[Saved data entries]
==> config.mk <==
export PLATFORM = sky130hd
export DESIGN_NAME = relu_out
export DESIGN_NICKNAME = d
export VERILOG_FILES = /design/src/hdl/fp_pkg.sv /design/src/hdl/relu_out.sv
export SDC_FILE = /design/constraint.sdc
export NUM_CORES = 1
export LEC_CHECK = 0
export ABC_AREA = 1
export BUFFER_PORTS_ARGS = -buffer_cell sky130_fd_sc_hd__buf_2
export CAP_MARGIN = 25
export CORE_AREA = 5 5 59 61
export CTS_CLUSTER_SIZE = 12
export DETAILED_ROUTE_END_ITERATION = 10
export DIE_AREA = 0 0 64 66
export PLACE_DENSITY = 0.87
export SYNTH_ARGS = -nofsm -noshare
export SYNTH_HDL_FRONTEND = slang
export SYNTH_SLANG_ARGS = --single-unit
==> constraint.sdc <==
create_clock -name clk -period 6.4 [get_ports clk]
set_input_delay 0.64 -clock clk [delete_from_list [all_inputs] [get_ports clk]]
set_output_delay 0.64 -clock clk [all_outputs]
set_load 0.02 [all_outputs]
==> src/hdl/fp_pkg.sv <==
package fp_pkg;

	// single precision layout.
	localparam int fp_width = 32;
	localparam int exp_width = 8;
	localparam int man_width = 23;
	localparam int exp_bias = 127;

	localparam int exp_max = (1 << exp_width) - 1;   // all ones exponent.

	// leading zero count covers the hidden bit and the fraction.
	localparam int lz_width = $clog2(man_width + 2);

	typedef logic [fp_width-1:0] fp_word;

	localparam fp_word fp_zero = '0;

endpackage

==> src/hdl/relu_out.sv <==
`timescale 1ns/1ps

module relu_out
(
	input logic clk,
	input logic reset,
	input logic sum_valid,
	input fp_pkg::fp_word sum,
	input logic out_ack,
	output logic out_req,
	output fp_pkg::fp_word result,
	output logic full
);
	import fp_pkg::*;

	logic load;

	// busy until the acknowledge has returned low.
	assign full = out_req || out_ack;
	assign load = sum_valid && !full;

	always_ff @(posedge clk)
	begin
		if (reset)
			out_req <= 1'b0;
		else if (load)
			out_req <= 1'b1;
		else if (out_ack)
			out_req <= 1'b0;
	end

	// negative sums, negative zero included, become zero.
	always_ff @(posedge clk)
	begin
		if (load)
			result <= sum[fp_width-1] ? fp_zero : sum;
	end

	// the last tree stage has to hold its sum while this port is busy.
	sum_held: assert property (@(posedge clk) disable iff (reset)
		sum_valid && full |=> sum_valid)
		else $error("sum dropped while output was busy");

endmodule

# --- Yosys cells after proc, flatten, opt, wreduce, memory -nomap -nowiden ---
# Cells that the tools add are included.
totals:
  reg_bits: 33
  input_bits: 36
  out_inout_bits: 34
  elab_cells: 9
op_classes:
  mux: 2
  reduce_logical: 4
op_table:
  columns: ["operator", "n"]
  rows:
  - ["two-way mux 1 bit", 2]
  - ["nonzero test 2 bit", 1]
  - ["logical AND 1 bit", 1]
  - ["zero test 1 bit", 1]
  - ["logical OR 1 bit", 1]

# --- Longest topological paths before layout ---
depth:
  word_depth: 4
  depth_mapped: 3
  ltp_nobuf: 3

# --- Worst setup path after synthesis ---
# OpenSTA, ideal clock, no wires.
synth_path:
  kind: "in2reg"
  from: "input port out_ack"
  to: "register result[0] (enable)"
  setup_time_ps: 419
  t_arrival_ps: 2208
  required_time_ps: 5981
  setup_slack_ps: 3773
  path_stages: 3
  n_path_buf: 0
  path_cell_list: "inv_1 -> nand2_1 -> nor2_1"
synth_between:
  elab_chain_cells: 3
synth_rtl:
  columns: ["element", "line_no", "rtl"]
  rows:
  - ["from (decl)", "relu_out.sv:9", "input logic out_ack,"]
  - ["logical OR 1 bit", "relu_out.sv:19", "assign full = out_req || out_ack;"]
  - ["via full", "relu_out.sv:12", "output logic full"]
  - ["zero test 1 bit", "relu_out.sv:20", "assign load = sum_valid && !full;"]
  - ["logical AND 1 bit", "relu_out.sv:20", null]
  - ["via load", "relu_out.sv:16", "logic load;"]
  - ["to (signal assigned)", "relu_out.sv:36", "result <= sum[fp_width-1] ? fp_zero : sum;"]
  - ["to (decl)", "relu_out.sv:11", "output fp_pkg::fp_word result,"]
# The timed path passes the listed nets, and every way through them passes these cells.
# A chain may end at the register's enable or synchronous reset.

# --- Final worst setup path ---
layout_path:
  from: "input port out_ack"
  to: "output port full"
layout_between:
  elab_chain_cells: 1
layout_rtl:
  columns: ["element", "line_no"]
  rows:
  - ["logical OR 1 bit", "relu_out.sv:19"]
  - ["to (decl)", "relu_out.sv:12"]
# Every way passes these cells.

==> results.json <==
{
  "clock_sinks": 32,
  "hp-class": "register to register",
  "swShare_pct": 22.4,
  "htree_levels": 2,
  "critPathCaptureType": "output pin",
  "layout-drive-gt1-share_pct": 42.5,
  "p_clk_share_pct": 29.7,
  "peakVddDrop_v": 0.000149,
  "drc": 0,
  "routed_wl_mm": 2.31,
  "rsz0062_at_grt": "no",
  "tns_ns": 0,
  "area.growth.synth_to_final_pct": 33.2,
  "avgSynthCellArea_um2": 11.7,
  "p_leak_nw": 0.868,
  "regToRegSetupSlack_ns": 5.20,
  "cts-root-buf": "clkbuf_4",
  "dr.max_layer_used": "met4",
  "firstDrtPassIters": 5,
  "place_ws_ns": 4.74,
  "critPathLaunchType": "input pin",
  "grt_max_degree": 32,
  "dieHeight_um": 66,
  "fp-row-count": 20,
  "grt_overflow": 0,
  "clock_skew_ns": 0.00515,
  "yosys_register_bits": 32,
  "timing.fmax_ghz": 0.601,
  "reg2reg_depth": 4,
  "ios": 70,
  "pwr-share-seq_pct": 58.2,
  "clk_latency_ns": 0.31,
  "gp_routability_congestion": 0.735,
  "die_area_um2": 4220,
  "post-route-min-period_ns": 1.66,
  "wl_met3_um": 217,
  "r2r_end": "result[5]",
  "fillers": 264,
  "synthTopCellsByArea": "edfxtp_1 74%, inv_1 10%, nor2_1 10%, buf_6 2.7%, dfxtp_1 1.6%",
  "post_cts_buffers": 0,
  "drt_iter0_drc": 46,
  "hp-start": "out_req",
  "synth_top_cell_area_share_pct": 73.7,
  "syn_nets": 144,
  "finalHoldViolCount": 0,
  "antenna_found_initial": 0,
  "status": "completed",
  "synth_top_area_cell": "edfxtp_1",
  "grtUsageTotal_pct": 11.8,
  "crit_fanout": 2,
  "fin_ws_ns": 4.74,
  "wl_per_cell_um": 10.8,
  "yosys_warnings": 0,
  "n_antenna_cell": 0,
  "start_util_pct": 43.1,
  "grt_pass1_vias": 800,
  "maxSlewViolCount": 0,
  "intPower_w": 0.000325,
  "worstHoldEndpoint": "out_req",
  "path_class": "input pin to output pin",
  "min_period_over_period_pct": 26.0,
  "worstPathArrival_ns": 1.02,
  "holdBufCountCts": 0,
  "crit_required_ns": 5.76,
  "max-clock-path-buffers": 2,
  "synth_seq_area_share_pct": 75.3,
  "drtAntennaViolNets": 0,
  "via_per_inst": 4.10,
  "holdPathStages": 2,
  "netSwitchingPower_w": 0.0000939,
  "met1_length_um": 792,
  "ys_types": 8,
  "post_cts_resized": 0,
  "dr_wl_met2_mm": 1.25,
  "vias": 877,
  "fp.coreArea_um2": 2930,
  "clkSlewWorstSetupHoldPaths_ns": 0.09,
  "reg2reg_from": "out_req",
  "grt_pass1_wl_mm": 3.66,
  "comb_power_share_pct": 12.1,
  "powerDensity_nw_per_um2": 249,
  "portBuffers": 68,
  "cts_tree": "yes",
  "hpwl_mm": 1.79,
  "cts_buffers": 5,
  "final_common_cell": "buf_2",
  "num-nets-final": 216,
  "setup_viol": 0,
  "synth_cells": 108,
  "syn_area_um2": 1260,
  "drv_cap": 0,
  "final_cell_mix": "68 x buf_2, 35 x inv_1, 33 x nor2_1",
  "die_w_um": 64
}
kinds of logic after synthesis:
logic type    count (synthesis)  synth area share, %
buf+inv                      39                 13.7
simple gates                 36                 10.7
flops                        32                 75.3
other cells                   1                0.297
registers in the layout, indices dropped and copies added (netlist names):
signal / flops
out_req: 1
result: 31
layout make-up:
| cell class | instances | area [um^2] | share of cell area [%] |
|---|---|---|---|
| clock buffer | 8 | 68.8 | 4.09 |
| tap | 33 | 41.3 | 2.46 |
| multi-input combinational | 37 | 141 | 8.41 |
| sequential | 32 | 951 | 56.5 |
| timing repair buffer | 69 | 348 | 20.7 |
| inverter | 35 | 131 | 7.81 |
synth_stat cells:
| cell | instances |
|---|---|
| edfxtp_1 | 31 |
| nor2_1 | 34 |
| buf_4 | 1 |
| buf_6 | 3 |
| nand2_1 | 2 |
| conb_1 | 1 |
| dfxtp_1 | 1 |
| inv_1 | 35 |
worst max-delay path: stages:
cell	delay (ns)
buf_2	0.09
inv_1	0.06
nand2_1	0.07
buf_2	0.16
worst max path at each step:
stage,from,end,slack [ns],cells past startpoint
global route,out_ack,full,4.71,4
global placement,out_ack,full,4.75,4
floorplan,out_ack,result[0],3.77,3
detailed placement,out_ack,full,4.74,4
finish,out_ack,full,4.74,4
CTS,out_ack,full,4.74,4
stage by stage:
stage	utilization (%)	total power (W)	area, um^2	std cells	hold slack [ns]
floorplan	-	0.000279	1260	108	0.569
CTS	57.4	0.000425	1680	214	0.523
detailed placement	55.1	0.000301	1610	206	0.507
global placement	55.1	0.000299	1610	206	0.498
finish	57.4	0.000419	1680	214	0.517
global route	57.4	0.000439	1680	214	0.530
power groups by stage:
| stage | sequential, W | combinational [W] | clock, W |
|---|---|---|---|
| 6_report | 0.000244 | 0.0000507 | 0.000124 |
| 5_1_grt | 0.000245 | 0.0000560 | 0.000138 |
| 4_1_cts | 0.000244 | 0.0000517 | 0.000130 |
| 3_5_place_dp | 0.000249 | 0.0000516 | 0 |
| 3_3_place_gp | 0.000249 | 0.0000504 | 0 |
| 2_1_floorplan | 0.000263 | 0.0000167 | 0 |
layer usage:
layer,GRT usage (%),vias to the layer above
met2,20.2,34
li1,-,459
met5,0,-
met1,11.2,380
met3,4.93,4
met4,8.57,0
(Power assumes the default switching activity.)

## Exercise
Among the records, find all lines that include the string "included" and return them.

## Solution below
	// negative sums, negative zero included, become zero.
# Cells that the tools add are included.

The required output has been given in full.